- **Task details**
Pick out and copy every line below that has the word "enum".

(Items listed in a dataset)
━━━━━━━━━━━━━━━━

==> src/rtl/y_pkg.sv <==
// y_pkg: Y memory geometry, slot value type, update FSM states and slot access helpers.
package y_pkg;
   localparam int SLOT_W = 64;
   localparam int VAL_W  = 24;
   localparam int SLOTS  = 4;
   localparam int ADDR_W = 11;
   localparam int WORD_W = 256;

   typedef struct packed {
      logic [VAL_W-1:0] re;
      logic [VAL_W-1:0] im;
   } y_val_t;

   typedef enum logic [1:0] {
      ST_IDLE = 2'd0,
      ST_RD   = 2'd1,
      ST_MOD  = 2'd2,
      ST_WR   = 2'd3
   } y_state_e;

   function automatic logic [SLOT_W-1:0] slot_get(input logic [WORD_W-1:0] word,
                                                  input logic [$clog2(SLOTS)-1:0] slot);
      return word[int'(slot)*SLOT_W +: SLOT_W];
   endfunction

   // Only the 48-bit value field is replaced; the slot's upper pad bits survive untouched.
   function automatic logic [WORD_W-1:0] slot_put(input logic [WORD_W-1:0] word,
                                                  input logic [$clog2(SLOTS)-1:0] slot,
                                                  input y_val_t val);
      logic [WORD_W-1:0] res;
      res = word;
      res[int'(slot)*SLOT_W +: 2*VAL_W] = val;
      return res;
   endfunction
endpackage
$ cat src/rtl/traffic_ctrl_2way.sv
// traffic_ctrl_2way: two-way intersection controller (main road / side road)
// with a countdown of the remaining ticks shown as BCD and on two 7-segment digits.
// The optional pedestrian walk phase is built only when TRAFFIC_PED_EN is defined.
// Without TRAFFIC_PED_EN, ped_req is ignored and walk is held low.
module traffic_ctrl_2way #(
    parameter int unsigned TICK_DIV     = 50000000,
    parameter int unsigned MAIN_GREEN_S = 16,
    parameter int unsigned SIDE_GREEN_S = 10,
    parameter int unsigned YELLOW_S     = 5,
    parameter int unsigned ALLRED_S     = 2,
    parameter int unsigned WALK_S       = 8
) (
    input  logic       CLOCK_50,
    input  logic       rst,
    input  logic       side_req,
    input  logic       ped_req,
    output logic [2:0] main_lt,
    output logic [2:0] side_lt,
    output logic       walk,
    output logic [2:0] phase,
    output logic [3:0] cnt_tens,
    output logic [3:0] cnt_ones,
    output logic [7:0] HEX1,
    output logic [7:0] HEX0
);

    localparam int unsigned DIV_W = $clog2(TICK_DIV);
    localparam logic [DIV_W-1:0] DIV_LAST = DIV_W'(TICK_DIV - 1);

    typedef enum logic [2:0] {
        MAIN_GREEN  = 3'd0,
        MAIN_YELLOW = 3'd1,
        ALL_RED_1   = 3'd2,
        SIDE_GREEN  = 3'd3,
        SIDE_YELLOW = 3'd4,
        ALL_RED_2   = 3'd5,
        WALK        = 3'd6
    } state_e;

    state_e           state_q, state_d;
    logic [6:0]       count_q, count_d;
    logic [DIV_W-1:0] div_q, div_d;
    logic             side_pend_q, side_pend_d;
    logic             tick;
    logic             expire;
    logic             any_pend;
    logic             ped_pend;
    logic [6:0]       rem;
    logic [3:0]       tens;

`ifdef TRAFFIC_PED_EN
    logic ped_pend_q, ped_pend_d;
    assign ped_pend = ped_pend_q;
`else
    logic ped_req_unused;
    localparam int unsigned WALK_S_UNUSED = WALK_S;
    assign ped_req_unused = ped_req;
    assign ped_pend       = 1'b0;
`endif

    assign any_pend = side_pend_q | ped_pend;

    // Duration loaded into the countdown on entry to each state.
    function automatic logic [6:0] dur(input state_e s);
        case (s)
            MAIN_GREEN:  return 7'(MAIN_GREEN_S);
            MAIN_YELLOW: return 7'(YELLOW_S);
            SIDE_GREEN:  return 7'(SIDE_GREEN_S);
            SIDE_YELLOW: return 7'(YELLOW_S);
`ifdef TRAFFIC_PED_EN
            WALK:        return 7'(WALK_S);
`endif
            default:     return 7'(ALLRED_S);
        endcase
    endfunction

    // Active-low segment patterns for one decimal digit.
    function automatic logic [7:0] seg7(input logic [3:0] d);
        case (d)
            4'd0:    return 8'hC0;
            4'd1:    return 8'hF9;
            4'd2:    return 8'hA4;
            4'd3:    return 8'hB0;
            4'd4:    return 8'h99;
            4'd5:    return 8'h92;
            4'd6:    return 8'h82;
            4'd7:    return 8'hF8;
            4'd8:    return 8'h80;
            4'd9:    return 8'h90;
            default: return 8'hFF;
        endcase
    endfunction

    // Tick divider, phase sequencing, countdown and sticky request flags.
    always_comb begin
        tick    = (div_q == DIV_LAST);
        div_d   = tick ? '0 : div_q + DIV_W'(1);
        expire  = tick && (count_q <= 7'd1);
        state_d = state_q;
        count_d = count_q;
        if (tick && (count_q > 7'd1)) begin
            count_d = count_q - 7'd1;
        end
        case (state_q)
            MAIN_GREEN:  if (expire && any_pend) state_d = MAIN_YELLOW;
            MAIN_YELLOW: if (expire) state_d = ALL_RED_1;
            ALL_RED_1:   if (expire) state_d = ped_pend ? WALK : SIDE_GREEN;
`ifdef TRAFFIC_PED_EN
            WALK:        if (expire) state_d = side_pend_q ? SIDE_GREEN : ALL_RED_2;
`endif
            SIDE_GREEN:  if (expire) state_d = SIDE_YELLOW;
            SIDE_YELLOW: if (expire) state_d = ALL_RED_2;
            ALL_RED_2:   if (expire) state_d = MAIN_GREEN;
            default:     state_d = ALL_RED_2;
        endcase
        if (state_d != state_q) begin
            count_d = dur(state_d);
        end
        // A request seen in the clearing cycle survives the clear.
        side_pend_d = side_req |
                      (side_pend_q & ~((state_d == SIDE_GREEN) && (state_q != SIDE_GREEN)));
`ifdef TRAFFIC_PED_EN
        ped_pend_d  = ped_req |
                      (ped_pend_q & ~((state_d == WALK) && (state_q != WALK)));
`endif
    end

    // State register with synchronous reset to the main-green start condition.
    always_ff @(posedge CLOCK_50) begin
        if (rst) begin
            state_q     <= MAIN_GREEN;
            count_q     <= 7'(MAIN_GREEN_S);
            div_q       <= '0;
            side_pend_q <= 1'b0;
`ifdef TRAFFIC_PED_EN
            ped_pend_q  <= 1'b0;
`endif
        end else begin
            state_q     <= state_d;
            count_q     <= count_d;
            div_q       <= div_d;
            side_pend_q <= side_pend_d;
`ifdef TRAFFIC_PED_EN
            ped_pend_q  <= ped_pend_d;
`endif
        end
    end

    // Lamp, walk and phase decode from the registered state.
    always_comb begin
        main_lt = 3'b100;
        side_lt = 3'b100;
        case (state_q)
            MAIN_GREEN:  main_lt = 3'b001;
            MAIN_YELLOW: main_lt = 3'b010;
            SIDE_GREEN:  side_lt = 3'b001;
            SIDE_YELLOW: side_lt = 3'b010;
            default:     ;
        endcase
`ifdef TRAFFIC_PED_EN
        walk = (state_q == WALK);
`else
        walk = 1'b0;
`endif
        phase = state_q;
    end

    // Binary countdown to two BCD digits by repeated subtraction of ten.
    always_comb begin
        rem  = count_q;
        tens = '0;
        for (int unsigned i = 0; i < 9; i++) begin
            if (rem >= 7'd10) begin
                rem  = rem - 7'd10;
                tens = tens + 4'd1;
            end
        end
        cnt_tens = tens;
        cnt_ones = rem[3:0];
    end

    // Seven-segment drive for both countdown digits.
    always_comb begin
        HEX1 = seg7(cnt_tens);
        HEX0 = seg7(cnt_ones);
    end

endmodule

━━━━━━━━━━━━━━━━

- **Answer box**
   typedef enum logic [1:0] {
    typedef enum logic [2:0] {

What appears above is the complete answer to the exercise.